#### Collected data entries
- Opening Delimiter -

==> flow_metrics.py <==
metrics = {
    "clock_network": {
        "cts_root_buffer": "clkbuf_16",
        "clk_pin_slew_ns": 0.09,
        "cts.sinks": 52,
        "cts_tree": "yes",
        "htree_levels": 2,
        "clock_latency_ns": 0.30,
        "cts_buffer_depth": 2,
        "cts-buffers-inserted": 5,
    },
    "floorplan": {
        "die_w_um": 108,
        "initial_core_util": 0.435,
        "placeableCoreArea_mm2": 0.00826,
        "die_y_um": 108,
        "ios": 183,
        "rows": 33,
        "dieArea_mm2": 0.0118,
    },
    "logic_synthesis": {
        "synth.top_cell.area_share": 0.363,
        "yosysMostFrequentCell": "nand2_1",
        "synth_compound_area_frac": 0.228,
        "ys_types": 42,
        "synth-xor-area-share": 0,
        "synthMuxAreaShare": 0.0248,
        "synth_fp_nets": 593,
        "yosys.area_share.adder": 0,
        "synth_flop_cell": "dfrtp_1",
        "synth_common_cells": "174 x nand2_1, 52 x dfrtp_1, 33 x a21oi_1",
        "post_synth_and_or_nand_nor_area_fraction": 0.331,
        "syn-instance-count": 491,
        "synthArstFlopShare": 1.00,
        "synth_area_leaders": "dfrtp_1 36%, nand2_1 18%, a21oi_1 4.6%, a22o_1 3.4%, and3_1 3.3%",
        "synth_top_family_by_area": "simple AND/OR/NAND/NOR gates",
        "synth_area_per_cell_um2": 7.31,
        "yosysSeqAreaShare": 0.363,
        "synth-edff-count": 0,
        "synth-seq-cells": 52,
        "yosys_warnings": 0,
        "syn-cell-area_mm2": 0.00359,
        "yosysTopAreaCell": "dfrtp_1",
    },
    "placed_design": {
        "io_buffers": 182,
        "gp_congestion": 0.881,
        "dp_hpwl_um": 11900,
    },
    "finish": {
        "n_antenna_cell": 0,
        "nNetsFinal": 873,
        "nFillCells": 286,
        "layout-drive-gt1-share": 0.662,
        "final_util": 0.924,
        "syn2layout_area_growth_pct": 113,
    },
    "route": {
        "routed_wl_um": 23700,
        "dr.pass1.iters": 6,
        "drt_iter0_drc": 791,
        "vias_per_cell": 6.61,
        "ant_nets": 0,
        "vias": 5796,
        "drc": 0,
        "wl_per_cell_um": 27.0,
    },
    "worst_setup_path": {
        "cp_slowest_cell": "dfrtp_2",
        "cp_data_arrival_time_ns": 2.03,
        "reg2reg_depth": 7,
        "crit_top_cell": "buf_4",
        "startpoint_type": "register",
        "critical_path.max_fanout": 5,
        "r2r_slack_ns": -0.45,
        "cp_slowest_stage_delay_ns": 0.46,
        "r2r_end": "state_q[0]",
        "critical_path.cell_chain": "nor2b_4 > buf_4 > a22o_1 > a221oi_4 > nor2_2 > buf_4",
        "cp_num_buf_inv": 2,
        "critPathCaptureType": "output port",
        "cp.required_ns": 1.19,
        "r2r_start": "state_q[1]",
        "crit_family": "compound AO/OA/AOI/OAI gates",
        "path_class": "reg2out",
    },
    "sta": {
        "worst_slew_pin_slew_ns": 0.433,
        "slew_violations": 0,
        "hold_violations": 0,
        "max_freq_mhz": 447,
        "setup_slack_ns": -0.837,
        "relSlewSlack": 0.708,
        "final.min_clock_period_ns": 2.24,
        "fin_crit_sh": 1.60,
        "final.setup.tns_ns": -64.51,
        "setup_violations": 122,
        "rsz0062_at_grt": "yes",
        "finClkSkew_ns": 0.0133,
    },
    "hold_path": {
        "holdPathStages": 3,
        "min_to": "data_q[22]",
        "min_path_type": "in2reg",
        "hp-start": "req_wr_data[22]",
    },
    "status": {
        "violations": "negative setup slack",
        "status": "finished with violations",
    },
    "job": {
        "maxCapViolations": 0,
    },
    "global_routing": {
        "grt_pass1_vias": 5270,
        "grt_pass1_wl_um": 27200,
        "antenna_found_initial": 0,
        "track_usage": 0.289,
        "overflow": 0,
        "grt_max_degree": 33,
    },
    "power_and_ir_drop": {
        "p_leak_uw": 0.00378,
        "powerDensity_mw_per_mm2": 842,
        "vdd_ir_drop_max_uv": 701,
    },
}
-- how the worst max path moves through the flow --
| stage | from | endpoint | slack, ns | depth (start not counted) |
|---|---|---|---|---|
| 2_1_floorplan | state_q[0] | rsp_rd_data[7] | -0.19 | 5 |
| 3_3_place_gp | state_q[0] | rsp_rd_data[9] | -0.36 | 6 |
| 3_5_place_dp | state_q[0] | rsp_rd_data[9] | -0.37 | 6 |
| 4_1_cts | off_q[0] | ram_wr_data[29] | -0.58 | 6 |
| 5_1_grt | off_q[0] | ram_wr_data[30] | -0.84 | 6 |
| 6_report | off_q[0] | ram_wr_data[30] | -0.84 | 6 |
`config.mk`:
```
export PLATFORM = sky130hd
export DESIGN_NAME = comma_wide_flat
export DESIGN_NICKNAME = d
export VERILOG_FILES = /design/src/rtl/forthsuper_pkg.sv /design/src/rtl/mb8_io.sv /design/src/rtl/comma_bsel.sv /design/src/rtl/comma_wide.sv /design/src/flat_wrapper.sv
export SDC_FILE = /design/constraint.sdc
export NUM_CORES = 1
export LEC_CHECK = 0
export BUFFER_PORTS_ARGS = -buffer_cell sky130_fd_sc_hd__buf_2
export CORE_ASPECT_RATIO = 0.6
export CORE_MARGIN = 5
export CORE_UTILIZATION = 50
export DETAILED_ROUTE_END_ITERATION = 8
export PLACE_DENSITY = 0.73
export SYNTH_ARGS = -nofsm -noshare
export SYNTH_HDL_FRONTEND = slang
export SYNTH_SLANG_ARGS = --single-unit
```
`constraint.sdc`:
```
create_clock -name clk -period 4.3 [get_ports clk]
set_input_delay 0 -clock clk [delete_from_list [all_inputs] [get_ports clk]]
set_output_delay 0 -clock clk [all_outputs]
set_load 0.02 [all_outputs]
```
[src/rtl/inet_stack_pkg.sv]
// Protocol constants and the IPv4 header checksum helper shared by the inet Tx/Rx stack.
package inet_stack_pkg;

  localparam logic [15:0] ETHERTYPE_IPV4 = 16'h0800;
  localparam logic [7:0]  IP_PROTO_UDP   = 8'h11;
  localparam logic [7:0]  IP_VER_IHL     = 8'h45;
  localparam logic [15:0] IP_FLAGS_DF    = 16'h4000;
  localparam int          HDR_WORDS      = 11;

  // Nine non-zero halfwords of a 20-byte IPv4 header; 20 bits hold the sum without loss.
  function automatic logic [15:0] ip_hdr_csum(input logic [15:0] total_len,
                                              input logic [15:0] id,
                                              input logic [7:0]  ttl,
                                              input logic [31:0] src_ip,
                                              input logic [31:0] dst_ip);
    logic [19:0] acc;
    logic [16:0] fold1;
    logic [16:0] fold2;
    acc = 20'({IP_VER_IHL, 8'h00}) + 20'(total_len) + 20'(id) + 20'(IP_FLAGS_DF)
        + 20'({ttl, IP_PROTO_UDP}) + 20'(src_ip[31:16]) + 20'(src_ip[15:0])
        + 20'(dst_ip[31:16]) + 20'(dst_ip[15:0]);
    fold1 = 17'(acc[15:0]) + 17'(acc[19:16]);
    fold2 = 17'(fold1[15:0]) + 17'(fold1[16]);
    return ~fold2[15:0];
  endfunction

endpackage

- Closing Delimiter -

#### Task statement
Please restate every line of the records exactly.

#### Written answer
==> flow_metrics.py <==
metrics = {
    "clock_network": {
        "cts_root_buffer": "clkbuf_16",
        "clk_pin_slew_ns": 0.09,
        "cts.sinks": 52,
        "cts_tree": "yes",
        "htree_levels": 2,
        "clock_latency_ns": 0.30,
        "cts_buffer_depth": 2,
        "cts-buffers-inserted": 5,
    },
    "floorplan": {
        "die_w_um": 108,
        "initial_core_util": 0.435,
        "placeableCoreArea_mm2": 0.00826,
        "die_y_um": 108,
        "ios": 183,
        "rows": 33,
        "dieArea_mm2": 0.0118,
    },
    "logic_synthesis": {
        "synth.top_cell.area_share": 0.363,
        "yosysMostFrequentCell": "nand2_1",
        "synth_compound_area_frac": 0.228,
        "ys_types": 42,
        "synth-xor-area-share": 0,
        "synthMuxAreaShare": 0.0248,
        "synth_fp_nets": 593,
        "yosys.area_share.adder": 0,
        "synth_flop_cell": "dfrtp_1",
        "synth_common_cells": "174 x nand2_1, 52 x dfrtp_1, 33 x a21oi_1",
        "post_synth_and_or_nand_nor_area_fraction": 0.331,
        "syn-instance-count": 491,
        "synthArstFlopShare": 1.00,
        "synth_area_leaders": "dfrtp_1 36%, nand2_1 18%, a21oi_1 4.6%, a22o_1 3.4%, and3_1 3.3%",
        "synth_top_family_by_area": "simple AND/OR/NAND/NOR gates",
        "synth_area_per_cell_um2": 7.31,
        "yosysSeqAreaShare": 0.363,
        "synth-edff-count": 0,
        "synth-seq-cells": 52,
        "yosys_warnings": 0,
        "syn-cell-area_mm2": 0.00359,
        "yosysTopAreaCell": "dfrtp_1",
    },
    "placed_design": {
        "io_buffers": 182,
        "gp_congestion": 0.881,
        "dp_hpwl_um": 11900,
    },
    "finish": {
        "n_antenna_cell": 0,
        "nNetsFinal": 873,
        "nFillCells": 286,
        "layout-drive-gt1-share": 0.662,
        "final_util": 0.924,
        "syn2layout_area_growth_pct": 113,
    },
    "route": {
        "routed_wl_um": 23700,
        "dr.pass1.iters": 6,
        "drt_iter0_drc": 791,
        "vias_per_cell": 6.61,
        "ant_nets": 0,
        "vias": 5796,
        "drc": 0,
        "wl_per_cell_um": 27.0,
    },
    "worst_setup_path": {
        "cp_slowest_cell": "dfrtp_2",
        "cp_data_arrival_time_ns": 2.03,
        "reg2reg_depth": 7,
        "crit_top_cell": "buf_4",
        "startpoint_type": "register",
        "critical_path.max_fanout": 5,
        "r2r_slack_ns": -0.45,
        "cp_slowest_stage_delay_ns": 0.46,
        "r2r_end": "state_q[0]",
        "critical_path.cell_chain": "nor2b_4 > buf_4 > a22o_1 > a221oi_4 > nor2_2 > buf_4",
        "cp_num_buf_inv": 2,
        "critPathCaptureType": "output port",
        "cp.required_ns": 1.19,
        "r2r_start": "state_q[1]",
        "crit_family": "compound AO/OA/AOI/OAI gates",
        "path_class": "reg2out",
    },
    "sta": {
        "worst_slew_pin_slew_ns": 0.433,
        "slew_violations": 0,
        "hold_violations": 0,
        "max_freq_mhz": 447,
        "setup_slack_ns": -0.837,
        "relSlewSlack": 0.708,
        "final.min_clock_period_ns": 2.24,
        "fin_crit_sh": 1.60,
        "final.setup.tns_ns": -64.51,
        "setup_violations": 122,
        "rsz0062_at_grt": "yes",
        "finClkSkew_ns": 0.0133,
    },
    "hold_path": {
        "holdPathStages": 3,
        "min_to": "data_q[22]",
        "min_path_type": "in2reg",
        "hp-start": "req_wr_data[22]",
    },
    "status": {
        "violations": "negative setup slack",
        "status": "finished with violations",
    },
    "job": {
        "maxCapViolations": 0,
    },
    "global_routing": {
        "grt_pass1_vias": 5270,
        "grt_pass1_wl_um": 27200,
        "antenna_found_initial": 0,
        "track_usage": 0.289,
        "overflow": 0,
        "grt_max_degree": 33,
    },
    "power_and_ir_drop": {
        "p_leak_uw": 0.00378,
        "powerDensity_mw_per_mm2": 842,
        "vdd_ir_drop_max_uv": 701,
    },
}
-- how the worst max path moves through the flow --
| stage | from | endpoint | slack, ns | depth (start not counted) |
|---|---|---|---|---|
| 2_1_floorplan | state_q[0] | rsp_rd_data[7] | -0.19 | 5 |
| 3_3_place_gp | state_q[0] | rsp_rd_data[9] | -0.36 | 6 |
| 3_5_place_dp | state_q[0] | rsp_rd_data[9] | -0.37 | 6 |
| 4_1_cts | off_q[0] | ram_wr_data[29] | -0.58 | 6 |
| 5_1_grt | off_q[0] | ram_wr_data[30] | -0.84 | 6 |
| 6_report | off_q[0] | ram_wr_data[30] | -0.84 | 6 |
`config.mk`:
```
export PLATFORM = sky130hd
export DESIGN_NAME = comma_wide_flat
export DESIGN_NICKNAME = d
export VERILOG_FILES = /design/src/rtl/forthsuper_pkg.sv /design/src/rtl/mb8_io.sv /design/src/rtl/comma_bsel.sv /design/src/rtl/comma_wide.sv /design/src/flat_wrapper.sv
export SDC_FILE = /design/constraint.sdc
export NUM_CORES = 1
export LEC_CHECK = 0
export BUFFER_PORTS_ARGS = -buffer_cell sky130_fd_sc_hd__buf_2
export CORE_ASPECT_RATIO = 0.6
export CORE_MARGIN = 5
export CORE_UTILIZATION = 50
export DETAILED_ROUTE_END_ITERATION = 8
export PLACE_DENSITY = 0.73
export SYNTH_ARGS = -nofsm -noshare
export SYNTH_HDL_FRONTEND = slang
export SYNTH_SLANG_ARGS = --single-unit
```
`constraint.sdc`:
```
create_clock -name clk -period 4.3 [get_ports clk]
set_input_delay 0 -clock clk [delete_from_list [all_inputs] [get_ports clk]]
set_output_delay 0 -clock clk [all_outputs]
set_load 0.02 [all_outputs]
```
[src/rtl/inet_stack_pkg.sv]
// Protocol constants and the IPv4 header checksum helper shared by the inet Tx/Rx stack.
package inet_stack_pkg;

  localparam logic [15:0] ETHERTYPE_IPV4 = 16'h0800;
  localparam logic [7:0]  IP_PROTO_UDP   = 8'h11;
  localparam logic [7:0]  IP_VER_IHL     = 8'h45;
  localparam logic [15:0] IP_FLAGS_DF    = 16'h4000;
  localparam int          HDR_WORDS      = 11;

  // Nine non-zero halfwords of a 20-byte IPv4 header; 20 bits hold the sum without loss.
  function automatic logic [15:0] ip_hdr_csum(input logic [15:0] total_len,
                                              input logic [15:0] id,
                                              input logic [7:0]  ttl,
                                              input logic [31:0] src_ip,
                                              input logic [31:0] dst_ip);
    logic [19:0] acc;
    logic [16:0] fold1;
    logic [16:0] fold2;
    acc = 20'({IP_VER_IHL, 8'h00}) + 20'(total_len) + 20'(id) + 20'(IP_FLAGS_DF)
        + 20'({ttl, IP_PROTO_UDP}) + 20'(src_ip[31:16]) + 20'(src_ip[15:0])
        + 20'(dst_ip[31:16]) + 20'(dst_ip[15:0]);
    fold1 = 17'(acc[15:0]) + 17'(acc[19:16]);
    fold2 = 17'(fold1[15:0]) + 17'(fold1[16]);
    return ~fold2[15:0];
  endfunction

endpackage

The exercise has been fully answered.